- **DATASET ENTRIES**
══════════════════════════════
### config.mk
export PLATFORM = sky130hd
export DESIGN_NAME = store_rmw_ctrl
export DESIGN_NICKNAME = d
export VERILOG_FILES = /design/src/rtl/store_rmw_ctrl.sv
export SDC_FILE = /design/constraint.sdc
export NUM_CORES = 1
export LEC_CHECK = 0
export ABC_AREA = 1
export BUFFER_PORTS_ARGS = -buffer_cell sky130_fd_sc_hd__buf_2
export CAP_MARGIN = 20
export CORE_MARGIN = 5
export CORE_UTILIZATION = 41
export CTS_CLUSTER_DIAMETER = 150
export CTS_CLUSTER_SIZE = 12
export DETAILED_ROUTE_END_ITERATION = 7
export PLACE_DENSITY = 0.68
export SYNTH_ARGS = -nofsm -noshare
export SYNTH_HDL_FRONTEND = slang
export SYNTH_SLANG_ARGS = --single-unit
export TNS_END_PERCENT = 1
### constraint.sdc
create_clock -name clk -period 3.52 [get_ports clk]
set_clock_uncertainty 0.1 [all_clocks]
set_input_delay 0.704 -clock clk [delete_from_list [all_inputs] [get_ports clk]]
set_output_delay 0.704 -clock clk [all_outputs]
set_load 0.01 [all_outputs]
[src/flat_wrapper.sv]
// flat-port wrapper written by rule: the top's interface ports become plain ports
module rom_read_arbiter_flat 
#(
  parameter int ADDR_W      = 3,
  parameter int DATA_W      = 4,
  parameter int WAIT_CYCLES = 1
)
  (clk, rst_n, bus_req0, bus_addr0, bus_req1, bus_addr1, bus_ROM_data, bus_grant0, bus_valid0, bus_data0, bus_grant1, bus_valid1, bus_data1, bus_ROM_addr, bus_busy);
  rom_read_arbiter_if #(.ADDR_W(ADDR_W), .DATA_W(DATA_W)) bus_i ();
  input  logic clk;
  input  logic rst_n;
  input wire logic [$bits(bus_i.req0)-1:0] bus_req0;
  input wire logic [$bits(bus_i.addr0)-1:0] bus_addr0;
  input wire logic [$bits(bus_i.req1)-1:0] bus_req1;
  input wire logic [$bits(bus_i.addr1)-1:0] bus_addr1;
  input wire logic [$bits(bus_i.ROM_data)-1:0] bus_ROM_data;
  output wire logic [$bits(bus_i.grant0)-1:0] bus_grant0;
  output wire logic [$bits(bus_i.valid0)-1:0] bus_valid0;
  output wire logic [$bits(bus_i.data0)-1:0] bus_data0;
  output wire logic [$bits(bus_i.grant1)-1:0] bus_grant1;
  output wire logic [$bits(bus_i.valid1)-1:0] bus_valid1;
  output wire logic [$bits(bus_i.data1)-1:0] bus_data1;
  output wire logic [$bits(bus_i.ROM_addr)-1:0] bus_ROM_addr;
  output wire logic [$bits(bus_i.busy)-1:0] bus_busy;
  assign bus_i.req0 = bus_req0;
  assign bus_i.addr0 = bus_addr0;
  assign bus_i.req1 = bus_req1;
  assign bus_i.addr1 = bus_addr1;
  assign bus_i.ROM_data = bus_ROM_data;
  assign bus_grant0 = bus_i.grant0;
  assign bus_valid0 = bus_i.valid0;
  assign bus_data0 = bus_i.data0;
  assign bus_grant1 = bus_i.grant1;
  assign bus_valid1 = bus_i.valid1;
  assign bus_data1 = bus_i.data1;
  assign bus_ROM_addr = bus_i.ROM_addr;
  assign bus_busy = bus_i.busy;
  rom_read_arbiter #(.ADDR_W(ADDR_W), .DATA_W(DATA_W), .WAIT_CYCLES(WAIT_CYCLES)) u_core (.clk(clk), .rst_n(rst_n), .bus(bus_i));
endmodule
══════════════════════════════
- **WORK TO COMPLETE**
When you answer, output each line of the data exactly as given, from its first line up to and including the one with "output wire logic [$bits(bus_i.data1)-1:0]".

- **WRITTEN RESPONSE**
### config.mk
export PLATFORM = sky130hd
export DESIGN_NAME = store_rmw_ctrl
export DESIGN_NICKNAME = d
export VERILOG_FILES = /design/src/rtl/store_rmw_ctrl.sv
export SDC_FILE = /design/constraint.sdc
export NUM_CORES = 1
export LEC_CHECK = 0
export ABC_AREA = 1
export BUFFER_PORTS_ARGS = -buffer_cell sky130_fd_sc_hd__buf_2
export CAP_MARGIN = 20
export CORE_MARGIN = 5
export CORE_UTILIZATION = 41
export CTS_CLUSTER_DIAMETER = 150
export CTS_CLUSTER_SIZE = 12
export DETAILED_ROUTE_END_ITERATION = 7
export PLACE_DENSITY = 0.68
export SYNTH_ARGS = -nofsm -noshare
export SYNTH_HDL_FRONTEND = slang
export SYNTH_SLANG_ARGS = --single-unit
export TNS_END_PERCENT = 1
### constraint.sdc
create_clock -name clk -period 3.52 [get_ports clk]
set_clock_uncertainty 0.1 [all_clocks]
set_input_delay 0.704 -clock clk [delete_from_list [all_inputs] [get_ports clk]]
set_output_delay 0.704 -clock clk [all_outputs]
set_load 0.01 [all_outputs]
[src/flat_wrapper.sv]
// flat-port wrapper written by rule: the top's interface ports become plain ports
module rom_read_arbiter_flat 
#(
  parameter int ADDR_W      = 3,
  parameter int DATA_W      = 4,
  parameter int WAIT_CYCLES = 1
)
  (clk, rst_n, bus_req0, bus_addr0, bus_req1, bus_addr1, bus_ROM_data, bus_grant0, bus_valid0, bus_data0, bus_grant1, bus_valid1, bus_data1, bus_ROM_addr, bus_busy);
  rom_read_arbiter_if #(.ADDR_W(ADDR_W), .DATA_W(DATA_W)) bus_i ();
  input  logic clk;
  input  logic rst_n;
  input wire logic [$bits(bus_i.req0)-1:0] bus_req0;
  input wire logic [$bits(bus_i.addr0)-1:0] bus_addr0;
  input wire logic [$bits(bus_i.req1)-1:0] bus_req1;
  input wire logic [$bits(bus_i.addr1)-1:0] bus_addr1;
  input wire logic [$bits(bus_i.ROM_data)-1:0] bus_ROM_data;
  output wire logic [$bits(bus_i.grant0)-1:0] bus_grant0;
  output wire logic [$bits(bus_i.valid0)-1:0] bus_valid0;
  output wire logic [$bits(bus_i.data0)-1:0] bus_data0;
  output wire logic [$bits(bus_i.grant1)-1:0] bus_grant1;
  output wire logic [$bits(bus_i.valid1)-1:0] bus_valid1;
  output wire logic [$bits(bus_i.data1)-1:0] bus_data1;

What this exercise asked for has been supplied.